Hello! I am glad to see that this check gets improved by the community. I also think a "modernize" check which marks functions with noexcept is also useful.

Great to hear!

As for the comma or semicolon, I think semicolon would be better. I see that this part is reverted now, but is there any reason for using std::string instead of llvm::StringRef? I always thought this latter is the standard for LLVM code wherever possible.

Which part to you mean? The original semicolon-splitting?
I think there the issue is, that StringRef is just a handle, but if you split a big string into smaller ones you want the result to be owning its own memory instead of just pointing to a span in the original full string.
Even though that would be correct in some cases it has a subtle dangling-bug if you work further with the result of the split or the underlying string disappears for some reason.
Otherwise StringRef is definitly the goto-class for string operations (that dont change underlying memory).

For now the comma-vs-semicolon thingie will stay as is, because its a breaking change in the configurations and the gain for switching to semicolon is small, whereas the pain to figuring out that changed is big.
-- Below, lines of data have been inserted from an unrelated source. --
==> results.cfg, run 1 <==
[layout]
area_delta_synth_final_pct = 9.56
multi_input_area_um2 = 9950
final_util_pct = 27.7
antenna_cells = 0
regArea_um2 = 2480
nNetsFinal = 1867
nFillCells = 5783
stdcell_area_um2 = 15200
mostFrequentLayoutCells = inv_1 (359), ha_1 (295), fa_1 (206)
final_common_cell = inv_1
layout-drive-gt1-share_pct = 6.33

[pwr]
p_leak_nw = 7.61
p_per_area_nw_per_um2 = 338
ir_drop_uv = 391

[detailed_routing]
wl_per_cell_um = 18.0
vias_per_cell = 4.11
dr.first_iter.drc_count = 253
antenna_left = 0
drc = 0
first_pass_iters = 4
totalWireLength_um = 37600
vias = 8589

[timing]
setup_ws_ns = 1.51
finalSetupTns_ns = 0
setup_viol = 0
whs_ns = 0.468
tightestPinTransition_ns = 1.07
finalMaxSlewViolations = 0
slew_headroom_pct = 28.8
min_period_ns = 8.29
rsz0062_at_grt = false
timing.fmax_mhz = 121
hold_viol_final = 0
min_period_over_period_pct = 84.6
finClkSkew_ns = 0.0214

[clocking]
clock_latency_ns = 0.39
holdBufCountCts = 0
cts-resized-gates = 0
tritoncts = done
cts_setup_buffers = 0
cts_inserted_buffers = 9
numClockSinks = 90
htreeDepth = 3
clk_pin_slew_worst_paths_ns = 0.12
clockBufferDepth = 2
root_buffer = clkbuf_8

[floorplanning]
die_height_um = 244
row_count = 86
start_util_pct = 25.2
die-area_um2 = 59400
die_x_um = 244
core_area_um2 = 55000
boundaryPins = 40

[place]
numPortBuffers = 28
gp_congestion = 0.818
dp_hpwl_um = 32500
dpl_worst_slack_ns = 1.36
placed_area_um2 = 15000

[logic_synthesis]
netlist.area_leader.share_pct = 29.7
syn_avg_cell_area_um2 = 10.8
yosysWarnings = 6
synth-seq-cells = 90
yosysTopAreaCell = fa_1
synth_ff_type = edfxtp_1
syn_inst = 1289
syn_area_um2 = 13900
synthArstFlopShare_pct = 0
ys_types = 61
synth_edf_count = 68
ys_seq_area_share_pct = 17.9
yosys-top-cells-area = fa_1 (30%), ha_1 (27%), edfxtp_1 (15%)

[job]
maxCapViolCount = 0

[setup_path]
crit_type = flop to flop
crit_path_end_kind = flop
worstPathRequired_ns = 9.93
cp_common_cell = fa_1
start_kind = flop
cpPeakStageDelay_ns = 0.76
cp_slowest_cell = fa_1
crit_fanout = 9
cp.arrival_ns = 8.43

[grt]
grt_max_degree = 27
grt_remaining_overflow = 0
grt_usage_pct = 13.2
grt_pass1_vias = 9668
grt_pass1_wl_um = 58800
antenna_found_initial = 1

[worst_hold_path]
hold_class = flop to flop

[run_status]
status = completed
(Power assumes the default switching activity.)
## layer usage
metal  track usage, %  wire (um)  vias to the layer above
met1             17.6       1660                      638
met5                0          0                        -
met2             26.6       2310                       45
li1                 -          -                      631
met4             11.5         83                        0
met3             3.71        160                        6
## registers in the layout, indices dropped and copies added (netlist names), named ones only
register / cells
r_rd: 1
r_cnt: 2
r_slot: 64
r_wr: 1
### src/rtl/swm_pkg.sv
// Shared types and constants for the sliding window maximum block.
package swm_pkg;

    // Width of the window size register and its value after reset
    localparam int unsigned CFG_WIDTH    = 7;
    localparam int unsigned WINDOW_RESET = 3;

    // Per-cycle commands broadcast to every cell of the candidate chain
    typedef struct packed {
        logic step;   // an input transfer happens this cycle
        logic clr;    // the transferred sample starts a new sequence
        logic shift;  // every cell takes the contents of its right neighbor
    } t_cell_ctrl;

endpackage

### src/rtl/swm_cell.sv
// One cell of the candidate chain: holds one queue slot (value, age, valid).
module swm_cell
    import swm_pkg::*;
#(
    parameter int unsigned SAMPLE_WIDTH = 32,
    parameter int unsigned AGE_WIDTH    = 7
) (
    input  logic                    i_clk,
    input  logic                    i_rst_n,
    input  t_cell_ctrl              i_ctrl,
    input  logic [SAMPLE_WIDTH-1:0] i_sample,
    input  logic [AGE_WIDTH-1:0]    i_window,
    input  logic                    i_prev_keep,
    input  logic                    i_right_valid,
    input  logic [SAMPLE_WIDTH-1:0] i_right_value,
    input  logic [AGE_WIDTH-1:0]    i_right_age,
    output logic                    o_keep,
    output logic                    o_stale,
    output logic                    o_expire,
    output logic                    o_pass_valid,
    output logic [SAMPLE_WIDTH-1:0] o_pass_value,
    output logic [AGE_WIDTH-1:0]    o_pass_age,
    output logic [SAMPLE_WIDTH-1:0] o_next_value
);

    logic                    r_valid;
    logic [SAMPLE_WIDTH-1:0] r_value;
    logic [AGE_WIDTH-1:0]    r_age;

    logic                    n_valid;
    logic [SAMPLE_WIDTH-1:0] n_value;
    logic [AGE_WIDTH-1:0]    n_age;

    logic [AGE_WIDTH:0]      age_inc;

    // Keep this candidate only if it beats the incoming sample
    assign o_keep  = r_valid && !i_ctrl.clr && ($signed(r_value) > $signed(i_sample));
    assign age_inc = {1'b0, r_age} + {{AGE_WIDTH{1'b0}}, 1'b1};

    // Front checks: already outside the window, or leaving it with this sample
    assign o_stale  = r_valid && ({1'b0, r_age} >= {1'b0, i_window});
    assign o_expire = o_keep && (age_inc >= {1'b0, i_window});

    // Contents after back removal and append, handed to the left neighbor
    always_comb begin
        o_pass_valid = r_valid;
        o_pass_value = r_value;
        o_pass_age   = r_age;
        if (i_ctrl.step) begin
            if (o_keep) begin
                o_pass_valid = 1'b1;
                o_pass_age   = age_inc[AGE_WIDTH-1:0];
            end else if (i_prev_keep) begin
                o_pass_valid = 1'b1;
                o_pass_value = i_sample;
                o_pass_age   = '0;
            end else begin
                o_pass_valid = 1'b0;
                o_pass_value = i_sample;
                o_pass_age   = '0;
            end
        end
    end

    // Take the right neighbor on a front drop, otherwise the contents after removal and append
    always_comb begin
        if (i_ctrl.shift) begin
            n_valid = i_right_valid;
            n_value = i_right_value;
            n_age   = i_right_age;
        end else begin
            n_valid = o_pass_valid;
            n_value = o_pass_value;
            n_age   = o_pass_age;
        end
    end

    assign o_next_value = n_value;

    always_ff @(posedge i_clk) begin
        if (!i_rst_n) begin
            r_valid <= 1'b0;
        end else begin
            r_valid <= n_valid;
        end
    end

    always_ff @(posedge i_clk) begin
        r_value <= n_value;
        r_age   <= n_age;
    end

endmodule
@baloghadamsoftware Do you see any problems with the refactoring, especially the new FunctionDecl*-Caching is not exactly a refactoring. If you have any thoughts on that would be great to hear!

lebedev.ri accepted this revision.Jan 30 2019, 8:30 AM

Looked this over once more. To me this looks pretty straight-forward.
The caching seems ok, too. As long as ExceptionAnalyzer does not outlive
it's TU, everything should be fine.

@baloghadamsoftware - thoughts?

clang-tidy/bugprone/ExceptionEscapeCheck.cpp
74–82

I think you could do early-exit.
Also, if you de-split the string, clang-format might produce better formatting.

This revision is now accepted and ready to land.Jan 30 2019, 8:30 AM

@baloghadamsoftware Do you see any problems with the refactoring, especially the new FunctionDecl*-Caching is not exactly a refactoring. If you have any thoughts on that would be great to hear!

Yes, it looks a good improvement, I expect another huge speedup. (We had a previous huge speedup after I optimized the matcher expression in 7.0.1 because in 7.0.0 it seemed to hang, it was really bad).

clang-tidy/utils/ExceptionAnalyzer.h
24

std::bad_alloc is hardwired to ignore, so I think this comment should be rephrased.

@baloghadamsoftware Do you see any problems with the refactoring, especially the new FunctionDecl*-Caching is not exactly a refactoring. If you have any thoughts on that would be great to hear!

Yes, it looks a good improvement, I expect another huge speedup. (We had a previous huge speedup after I optimized the matcher expression in 7.0.1 because in 7.0.0 it seemed to hang, it was really bad).

I revisited the reproducer for that bug and there was no bigger performance gain with the new version in bugprone-exception-escape. But it didnt get worse either :)

JonasToth marked an inline comment as done.Jan 31 2019, 2:40 AM
JonasToth updated this revision to Diff 184475.Jan 31 2019, 2:41 AM
  • [Misc] rewrite parts of a comment that were unprecise.
This revision was automatically updated to reflect the committed changes.